GSH is a 250 bed regional hospital that serves about 300,000 people and an area roughly a quarter of the country. It is about a 25 minute walk from our home and is truly an uphill walk both ways as I walk down into the valley before coming back up the other side. GSH has a huge outpatient department which serves as access to physicians. Physicians do not have their own offices except those that cater to the rich (mostly whites serving with development organizations). They have 8 docs and 2 small operating rooms. They have an active ED, mostly for trauma. The illnesses they see are mostly chronic opportunistic diseases from AIDS. TB is HUGE here. The inpatient area is really one long corridor and you can tell that you have gone from one nursing unit to the other by the color of the tile floor (e.g., Maternity has pink floor tile, and the next unit, male medical-surgical, is blue). The male TB ward is on the other side of the open doors to maternity. The wards are on one side of the long corridor with the bathrooms, utilities rooms etc. on the other side. The latest structure was built in 1980 for peds and the eye clinic but the main hospital is 1960 vintage with 1940 equipment throughout. . Rooms are 4-8 pts. with communal bathrooms and no sinks in the rooms. No air-conditioning of course so windows are wide open. Losing electricity is not unusual and sometimes they run out of water. They are trying very hard not to have patients on the floor for infection control reasons. They are proud of this achievement and only rarely have floor pts in maternity.

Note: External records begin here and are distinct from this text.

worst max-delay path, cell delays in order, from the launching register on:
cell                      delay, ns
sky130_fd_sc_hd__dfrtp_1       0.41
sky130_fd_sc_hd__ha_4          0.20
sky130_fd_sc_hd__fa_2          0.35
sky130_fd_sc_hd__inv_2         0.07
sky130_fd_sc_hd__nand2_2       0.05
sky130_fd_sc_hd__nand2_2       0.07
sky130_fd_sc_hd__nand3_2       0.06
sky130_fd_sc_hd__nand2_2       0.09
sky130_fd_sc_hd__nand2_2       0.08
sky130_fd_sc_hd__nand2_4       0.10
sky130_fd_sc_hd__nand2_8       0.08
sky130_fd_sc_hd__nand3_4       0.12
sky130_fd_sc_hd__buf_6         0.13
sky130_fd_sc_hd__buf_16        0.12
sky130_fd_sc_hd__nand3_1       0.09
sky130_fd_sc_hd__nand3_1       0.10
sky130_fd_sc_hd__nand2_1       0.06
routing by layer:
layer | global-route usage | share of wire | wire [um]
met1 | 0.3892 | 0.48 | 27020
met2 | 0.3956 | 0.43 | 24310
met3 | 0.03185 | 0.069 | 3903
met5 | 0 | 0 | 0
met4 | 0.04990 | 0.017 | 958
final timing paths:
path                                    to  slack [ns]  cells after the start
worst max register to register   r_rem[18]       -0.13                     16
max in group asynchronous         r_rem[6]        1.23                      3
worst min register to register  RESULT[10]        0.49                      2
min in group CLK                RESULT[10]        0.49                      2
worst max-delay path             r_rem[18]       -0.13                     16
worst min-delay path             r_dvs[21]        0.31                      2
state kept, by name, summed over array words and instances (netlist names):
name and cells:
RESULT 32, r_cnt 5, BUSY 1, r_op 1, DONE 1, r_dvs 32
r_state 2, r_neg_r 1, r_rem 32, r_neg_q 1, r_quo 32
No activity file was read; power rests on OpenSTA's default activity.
### src/rtl/spi_sync_edge.sv
// Multi-flop synchroniser with rise/fall detect on the synchronised level.
module spi_sync_edge #(
   parameter int   STAGES  = 2,
   parameter logic RST_VAL = 1'b0
) (
   input  logic clk,
   input  logic rst_n,
   input  logic d,
   output logic q,
   output logic rise,
   output logic fall
);

   logic [STAGES-1:0] sync_q, sync_d;
   logic              prev_q, prev_d;

   // Next state of the synchroniser chain and the one-cycle-old level.
   always_comb begin
      sync_d = {sync_q[STAGES-2:0], d};
      prev_d = sync_q[STAGES-1];
   end

   // Chain resets to the line's idle level so release of reset creates no edge.
   always_ff @(posedge clk or negedge rst_n) begin
      if (!rst_n) begin
         sync_q <= {STAGES{RST_VAL}};
         prev_q <= RST_VAL;
      end else begin
         sync_q <= sync_d;
         prev_q <= prev_d;
      end
   end

   assign q    = sync_q[STAGES-1];
   assign rise = q & ~prev_q;
   assign fall = ~q & prev_q;

endmodule

### src/rtl/spi_frame_slave.sv
// Oversampled SPI slave: receives MSB-first frames in any CPOL/CPHA mode,
// splits them into payload/channel, and shifts a host word out on MISO.
module spi_frame_slave import spi_pkg::*; #(
   parameter int FRAME_W     = FRAME_W_DEF,
   parameter int CH_BITS     = CH_BITS_DEF,
   parameter int SYNC_STAGES = SYNC_STAGES_DEF
) (
   input  logic                       clk,
   input  logic                       reset,
   input  logic [1:0]                 spi_mode,
   input  logic                       cs_bar,
   input  logic                       sclk,
   input  logic                       mosi,
   output logic                       miso,
   input  logic [FRAME_W-1:0]         tx_data,
   input  logic                       tx_load,
   output logic                       tx_ready,
   output logic [FRAME_W-CH_BITS-1:0] rx_data,
   output logic [CH_BITS-1:0]         rx_ch,
   output logic                       rx_valid,
   input  logic                       rx_ready,
   output logic                       overrun,
   input  logic                       ovr_clr,
   output logic                       abort,
   output logic                       busy
);

   localparam int PAY_W = FRAME_W - CH_BITS;
   localparam int CNT_W = $clog2(FRAME_W + 1);
   localparam logic [CNT_W-1:0] LAST_BIT = CNT_W'(FRAME_W - 1);

   logic sclk_s, sclk_rise, sclk_fall;
   logic cs_s, cs_rise, cs_fall;
   logic mosi_s;

   spi_sync_edge #(.STAGES(SYNC_STAGES), .RST_VAL(1'b0)) u_sclk_sync (
      .clk(clk), .rst_n(reset), .d(sclk), .q(sclk_s), .rise(sclk_rise), .fall(sclk_fall)
   );

   spi_sync_edge #(.STAGES(SYNC_STAGES), .RST_VAL(1'b1)) u_cs_sync (
      .clk(clk), .rst_n(reset), .d(cs_bar), .q(cs_s), .rise(cs_rise), .fall(cs_fall)
   );

   // mosi only needs a level synchroniser, aligned in latency with sclk.
   logic [SYNC_STAGES-1:0] mosi_sync_q, mosi_sync_d;

   always_comb mosi_sync_d = {mosi_sync_q[SYNC_STAGES-2:0], mosi};

   always_ff @(posedge clk or negedge reset) begin
      if (!reset) mosi_sync_q <= '0;
      else        mosi_sync_q <= mosi_sync_d;
   end

   assign mosi_s = mosi_sync_q[SYNC_STAGES-1];

   // Register state.
   state_e             state_q, state_d;
   spi_mode_e          mode_q, mode_d;
   logic [CNT_W-1:0]   bit_cnt_q, bit_cnt_d;
   logic [FRAME_W-2:0] rx_sh_q, rx_sh_d;
   logic [FRAME_W-1:0] tx_sh_q, tx_sh_d;
   logic [FRAME_W-1:0] hold_q, hold_d;
   logic               tx_ready_q, tx_ready_d;
   logic [PAY_W-1:0]   rx_data_q, rx_data_d;
   logic [CH_BITS-1:0] rx_ch_q, rx_ch_d;
   logic               rx_valid_q, rx_valid_d;
   logic               overrun_q, overrun_d;
   logic               abort_q, abort_d;
   logic               miso_q, miso_d;

   logic               cpol, cpha, sclk_chg, lead_edge, trail_edge;
   logic               sample_edge, shift_edge, frame_done;
   logic [FRAME_W-1:0] frame_word;

   // Map synchronised sclk edges onto sample/shift events for the latched mode.
   always_comb begin
      cpol        = mode_cpol(mode_q);
      cpha        = mode_cpha(mode_q);
      sclk_chg    = sclk_rise | sclk_fall;
      lead_edge   = sclk_chg & (sclk_s != cpol);
      trail_edge  = sclk_chg & (sclk_s == cpol);
      sample_edge = cpha ? trail_edge : lead_edge;
      shift_edge  = cpha ? lead_edge  : trail_edge;
   end

   // Frame FSM, shift registers, output register and TX holding register.
   always_comb begin
      state_d    = state_q;
      mode_d     = mode_q;
      bit_cnt_d  = bit_cnt_q;
      rx_sh_d    = rx_sh_q;
      tx_sh_d    = tx_sh_q;
      hold_d     = hold_q;
      tx_ready_d = tx_ready_q;
      rx_data_d  = rx_data_q;
      rx_ch_d    = rx_ch_q;
      rx_valid_d = rx_valid_q;
      overrun_d  = overrun_q & ~ovr_clr;
      abort_d    = 1'b0;
      frame_done = 1'b0;
      frame_word = {rx_sh_q, mosi_s};

      if (cs_s) mode_d = spi_mode_e'(spi_mode);
      if (rx_valid_q && rx_ready) rx_valid_d = 1'b0;

      case (state_q)
         IDLE: begin
            if (cs_fall) begin
               state_d    = SHIFT;
               bit_cnt_d  = '0;
               tx_sh_d    = tx_ready_q ? '0 : hold_q;
               tx_ready_d = 1'b1;
            end
         end
         SHIFT: begin
            if (cs_rise) begin
               state_d   = IDLE;
               abort_d   = (bit_cnt_q != '0);
               bit_cnt_d = '0;
            end else if (sample_edge) begin
               rx_sh_d = frame_word[FRAME_W-2:0];
               if (bit_cnt_q == LAST_BIT) begin
                  // Wrap and reload so the next frame can follow without a cs_bar toggle.
                  bit_cnt_d  = '0;
                  frame_done = 1'b1;
                  tx_sh_d    = tx_ready_q ? '0 : hold_q;
                  tx_ready_d = 1'b1;
               end else begin
                  bit_cnt_d = bit_cnt_q + CNT_W'(1);
               end
            end else if (shift_edge && bit_cnt_q != '0) begin
               // The MSB is already on miso at frame start, so the shift edge
               // preceding the first sample of a frame is skipped.
               tx_sh_d = {tx_sh_q[FRAME_W-2:0], 1'b0};
            end
         end
         default: state_d = IDLE;
      endcase

      if (frame_done) begin
         if (!rx_valid_q || rx_ready) begin
            rx_data_d  = frame_word[FRAME_W-1:CH_BITS];
            rx_ch_d    = frame_word[CH_BITS-1:0];
            rx_valid_d = 1'b1;
         end else begin
            overrun_d = 1'b1;
         end
      end

      // Applied after the frame-start copy so a same-cycle load targets the next frame.
      if (tx_load && tx_ready_q) begin
         hold_d     = tx_data;
         tx_ready_d = 1'b0;
      end

      miso_d = (state_d == SHIFT) ? tx_sh_d[FRAME_W-1] : 1'b0;
   end

   // State registers.
   always_ff @(posedge clk or negedge reset) begin
      if (!reset) begin
         state_q    <= IDLE;
         mode_q     <= SPI_MODE0;
         bit_cnt_q  <= '0;
         rx_sh_q    <= '0;
         tx_sh_q    <= '0;
         hold_q     <= '0;
         tx_ready_q <= 1'b1;
         rx_data_q  <= '0;
         rx_ch_q    <= '0;
         rx_valid_q <= 1'b0;
         overrun_q  <= 1'b0;
         abort_q    <= 1'b0;
         miso_q     <= 1'b0;
      end else begin
         state_q    <= state_d;
         mode_q     <= mode_d;
         bit_cnt_q  <= bit_cnt_d;
         rx_sh_q    <= rx_sh_d;
         tx_sh_q    <= tx_sh_d;
         hold_q     <= hold_d;
         tx_ready_q <= tx_ready_d;
         rx_data_q  <= rx_data_d;
         rx_ch_q    <= rx_ch_d;
         rx_valid_q <= rx_valid_d;
         overrun_q  <= overrun_d;
         abort_q    <= abort_d;
         miso_q     <= miso_d;
      end
   end

   assign miso     = miso_q;
   assign tx_ready = tx_ready_q;
   assign rx_data  = rx_data_q;
   assign rx_ch    = rx_ch_q;
   assign rx_valid = rx_valid_q;
   assign overrun  = overrun_q;
   assign abort    = abort_q;
   assign busy     = (state_q == SHIFT);

endmodule

### config.mk
export PLATFORM = sky130hd
export DESIGN_NAME = spi_frame_slave
export DESIGN_NICKNAME = d
export VERILOG_FILES = /design/src/rtl/spi_pkg.sv /design/src/rtl/spi_sync_edge.sv /design/src/rtl/spi_frame_slave.sv
export SDC_FILE = /design/constraint.sdc
export NUM_CORES = 1
export LEC_CHECK = 0
export ABC_AREA = 1
export BUFFER_PORTS_ARGS = -buffer_cell sky130_fd_sc_hd__buf_2
export CAP_MARGIN = 20
export CORE_MARGIN = 2
export CORE_UTILIZATION = 62
export CTS_CLUSTER_DIAMETER = 60
export DETAILED_ROUTE_END_ITERATION = 12
export HOLD_SLACK_MARGIN = 0.02
export PLACE_DENSITY = 0.83
export SLEW_MARGIN = 25
export SYNTH_ARGS = -nofsm -noshare
export SYNTH_HDL_FRONTEND = slang
export SYNTH_SLANG_ARGS = --single-unit
export TNS_END_PERCENT = 10
### constraint.sdc
create_clock -name clk -period 3.8 [get_ports clk]
set_input_delay 0.19 -clock clk [delete_from_list [all_inputs] [get_ports clk]]
set_output_delay 0.19 -clock clk [all_outputs]
set_load 0.02 [all_outputs]
`src/rtl/ppi_pkg.sv`:
```
// ppi_pkg: shared definitions for the 8255A-compatible PPI.
//   - a_state_e   : Port A Mode 1 handshake FSM states
//   - PC_*_A      : Port C bit indices used by Port A in Mode 1
//   - entry_state : FSM entry state for a given Mode1/DirOut configuration
package ppi_pkg;

    typedef enum logic [2:0] {
        StMode0,
        StInEmpty,
        StInFull,
        StOutEmpty,
        StOutFull
    } a_state_e;

    localparam logic [2:0] PC_INTR_A = 3'd3;
    localparam logic [2:0] PC_STB_A  = 3'd4;
    localparam logic [2:0] PC_IBF_A  = 3'd5;
    localparam logic [2:0] PC_ACK_A  = 3'd6;
    localparam logic [2:0] PC_OBF_A  = 3'd7;

    function automatic a_state_e entry_state(input logic mode1, input logic dir_out);
        if (!mode1) begin
            return StMode0;
        end else if (dir_out) begin
            return StOutEmpty;
        end else begin
            return StInEmpty;
        end
    endfunction

endpackage

```
`src/rtl/sync_edge.sv`:
```
// sync_edge: multi-flop synchronizer for an asynchronous active-low handshake pin, with
// registered single-cycle fall/rise pulses. All flops reset to the idle (high) level.
// Ports:
//   Clk, Reset_n  clock / asynchronous active-low reset
//   Din           asynchronous pin
//   Fall, Rise    one-cycle pulses, valid SYNC_STAGES+1 rising edges after the pin edge
module sync_edge #(
    parameter int unsigned SYNC_STAGES = 2
) (
    input  logic Clk,
    input  logic Reset_n,
    input  logic Din,
    output logic Fall,
    output logic Rise
);

    logic [SYNC_STAGES-1:0] sync_q, sync_d;
    logic                   last_q;
    logic                   fall_q, fall_d;
    logic                   rise_q, rise_d;

    always_comb begin
        sync_d = {sync_q[SYNC_STAGES-2:0], Din};
        // Compare the synchronized level with its one-cycle-old copy.
        fall_d = last_q & ~sync_q[SYNC_STAGES-1];
        rise_d = ~last_q & sync_q[SYNC_STAGES-1];
    end

    always_ff @(posedge Clk or negedge Reset_n) begin
        if (!Reset_n) begin
            sync_q <= '1;
            last_q <= 1'b1;
            fall_q <= 1'b0;
            rise_q <= 1'b0;
        end else begin
            sync_q <= sync_d;
            last_q <= sync_q[SYNC_STAGES-1];
            fall_q <= fall_d;
            rise_q <= rise_d;
        end
    end

    assign Fall = fall_q;
    assign Rise = rise_q;

endmodule

```
`src/rtl/port_a_strobe_ctrl.sv`:
```
// port_a_strobe_ctrl: Port A Mode 1 (strobed I/O) handshake controller of the PPI.
// Ports:
//   Clk, Reset_n            clock / asynchronous active-low reset
//   Mode1, DirOut           configuration from Group A control (DirOut 1 = output)
//   CpuRd, CpuWr            one-cycle CPU access pulses for Port A
//   CpuDataIn, CpuDataOut   CPU write data / read data (input latch)
//   BsrWr, BsrBit, BsrVal   Port C bit set/reset command (drives INTE_A)
//   PortIn, PortOut, PortOe Port A pins: async input, output latch, output enable
//   Stb_n, Ack_n            PC4 strobe / PC6 acknowledge (asynchronous)
//   Ibf, Obf_n, Intr        PC5 / PC7 / PC3 handshake and interrupt outputs
module port_a_strobe_ctrl #(
    parameter int unsigned SYNC_STAGES = 2
) (
    input  logic       Clk,
    input  logic       Reset_n,
    input  logic       Mode1,
    input  logic       DirOut,
    input  logic       CpuRd,
    input  logic       CpuWr,
    input  logic [7:0] CpuDataIn,
    output logic [7:0] CpuDataOut,
    input  logic       BsrWr,
    input  logic [2:0] BsrBit,
    input  logic       BsrVal,
    input  logic [7:0] PortIn,
    output logic [7:0] PortOut,
    output logic       PortOe,
    input  logic       Stb_n,
    input  logic       Ack_n,
    output logic       Ibf,
    output logic       Obf_n,
    output logic       Intr
);

    import ppi_pkg::*;

    logic stb_fall, stb_rise;
    logic ack_fall, ack_rise;

    sync_edge #(
        .SYNC_STAGES(SYNC_STAGES)
    ) u_stb_sync (
        .Clk    (Clk),
        .Reset_n(Reset_n),
        .Din    (Stb_n),
        .Fall   (stb_fall),
        .Rise   (stb_rise)
    );

    sync_edge #(
        .SYNC_STAGES(SYNC_STAGES)
    ) u_ack_sync (
        .Clk    (Clk),
        .Reset_n(Reset_n),
        .Din    (Ack_n),
        .Fall   (ack_fall),
        .Rise   (ack_rise)
    );

    // Plain synchronizer for the data pins.
    logic [7:0] port_sync_q [SYNC_STAGES];
    logic [7:0] port_sync;

    always_ff @(posedge Clk or negedge Reset_n) begin
        if (!Reset_n) begin
            for (int unsigned i = 0; i < SYNC_STAGES; i++) begin
                port_sync_q[i] <= 8'h00;
            end
        end else begin
            port_sync_q[0] <= PortIn;
            for (int unsigned i = 1; i < SYNC_STAGES; i++) begin
                port_sync_q[i] <= port_sync_q[i-1];
            end
        end
    end

    assign port_sync = port_sync_q[SYNC_STAGES-1];

    a_state_e   state_q, state_d;
    logic       mode1_q, dir_q;
    logic       inte_q, inte_d;
    logic       ibf_q, ibf_d;
    logic       obf_n_q, obf_n_d;
    logic       intr_q, intr_d;
    logic [7:0] in_latch_q, in_latch_d;
    logic [7:0] out_latch_q, out_latch_d;
    logic       cfg_change;

    always_comb begin
        state_d     = state_q;
        inte_d      = inte_q;
        ibf_d       = ibf_q;
        obf_n_d     = obf_n_q;
        intr_d      = intr_q;
        in_latch_d  = in_latch_q;
        out_latch_d = out_latch_q;
        // mode1_q/dir_q hold the configuration the FSM was last operating in.
        cfg_change  = (Mode1 != mode1_q) || (DirOut != dir_q);

        if (cfg_change) begin
            // Re-enter the new configuration; data latches are deliberately kept.
            state_d = entry_state(Mode1, DirOut);
            inte_d  = 1'b0;
            ibf_d   = 1'b0;
            obf_n_d = 1'b1;
            intr_d  = 1'b0;
        end else begin
            if (BsrWr && (BsrBit == (DirOut ? PC_ACK_A : PC_STB_A))) begin
                inte_d = BsrVal;
            end

            case (state_q)
                StMode0: begin
                    in_latch_d = port_sync;
                    if (CpuWr) begin
                        out_latch_d = CpuDataIn;
                    end
                end

                StInEmpty, StInFull: begin
                    if (stb_rise && (state_q == StInFull) && inte_q) begin
                        intr_d = 1'b1;
                    end
                    if (stb_fall) begin
                        // Also covers overrun and a read coinciding with the strobe:
                        // the buffer stays full with the new data.
                        in_latch_d = port_sync;
                        ibf_d      = 1'b1;
                        state_d    = StInFull;
                        if (CpuRd) begin
                            intr_d = 1'b0;
                        end
                    end else if (CpuRd) begin
                        ibf_d   = 1'b0;
                        intr_d  = 1'b0;
                        state_d = StInEmpty;
                    end
                end

                StOutEmpty, StOutFull: begin
                    if (ack_rise && obf_n_q && inte_q) begin
                        intr_d = 1'b1;
                    end
                    if (CpuWr) begin
                        // A write wins over a coincident acknowledge.
                        out_latch_d = CpuDataIn;
                        obf_n_d     = 1'b0;
                        intr_d      = 1'b0;
                        state_d     = StOutFull;
                    end else if (ack_fall) begin
                        obf_n_d = 1'b1;
                        state_d = StOutEmpty;
                    end
                end

                default: begin
                    state_d = StMode0;
                end
            endcase
        end
    end

    always_ff @(posedge Clk or negedge Reset_n) begin
        if (!Reset_n) begin
            state_q     <= StMode0;
            mode1_q     <= 1'b0;
            dir_q       <= 1'b0;
            inte_q      <= 1'b0;
            ibf_q       <= 1'b0;
            obf_n_q     <= 1'b1;
            intr_q      <= 1'b0;
            in_latch_q  <= 8'h00;
            out_latch_q <= 8'h00;
        end else begin
            state_q     <= state_d;
            mode1_q     <= Mode1;
            dir_q       <= DirOut;
            inte_q      <= inte_d;
            ibf_q       <= ibf_d;
            obf_n_q     <= obf_n_d;
            intr_q      <= intr_d;
            in_latch_q  <= in_latch_d;
            out_latch_q <= out_latch_d;
        end
    end

    always_comb begin
        PortOe = 1'b0;
        unique case (state_q)
            StOutEmpty, StOutFull: PortOe = 1'b1;
            StMode0:               PortOe = dir_q;
            default:               PortOe = 1'b0;
        endcase
    end

    assign CpuDataOut = in_latch_q;
    assign PortOut    = out_latch_q;
    assign Ibf        = ibf_q;
    assign Obf_n      = obf_n_q;
    assign Intr       = intr_q;

endmodule

```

My first experience was in maternity. All deliveries except c-sections are natural with no medication. Privacy doesn’t exist and I never saw a dad in the maternity ward. All moms go home the day after delivery. All moms have pink cards that they bring with them that contain all their medical history. They do have a preemie room and moms stay in the hospital to breast feed the preemies. Breast feeding is strongly encouraged here particularly with HIV positive babies. I saw four babies born and all were to HIV positive moms. All the nurses are midwives and do the vast majority of the deliveries. Of note, a nurse must be a midwife to advance to being in charge of any unit in the hospital.

I just spent two days on the female ward. It has been a long time since I gave a bed bath or made hospital beds and I learned a lot by just doing things. I constantly had to remind staff that I was not licensed in Swaziland so couldn’t put in IV lines, give meds etc. They are quite understaffed and the student nurses give a great deal of the care. GSH has a “LPN” program. The biggest problem I can see is infection control with TB and HIV being the problem in this country. The TB wards doors are open as there is no ventilation if they are closed. There are not enough masks so nurses write their names on them and use them for who knows how long. There are not enough gowns to use in isolation so pt. gowns are used which leaves no pt. gowns for the patients. Most of the time nurses are double gloved. For the whole ward, that holds a general census of 40 pts., there are three places to wash your hands; the dirty and clean utility rooms and the nurses’ station. So how do you creatively write Infection control policies taking into account the current realities? I expect I will be learning more from these nurses who must be creative to function in this environment then I will ever teach them.

I worked with two nurses from Zimbabwe that told me they liked working at GSH as the hospital pays more and is much better equipped than in their country. Speaking English will not be a problem for me as most of the physicians and some of the nurses are foreign. All professional staff speak English and all records are written in English. I have been very pleasantly surprised at how easily I am accepted here. I think they have been conditioned to think that people coming from developing countries are smarter than they and have all the answers. In reality, they have the answers and perhaps with some guidance can be confident enough to find them within the context of an infrastructure that is not going to change any time soon.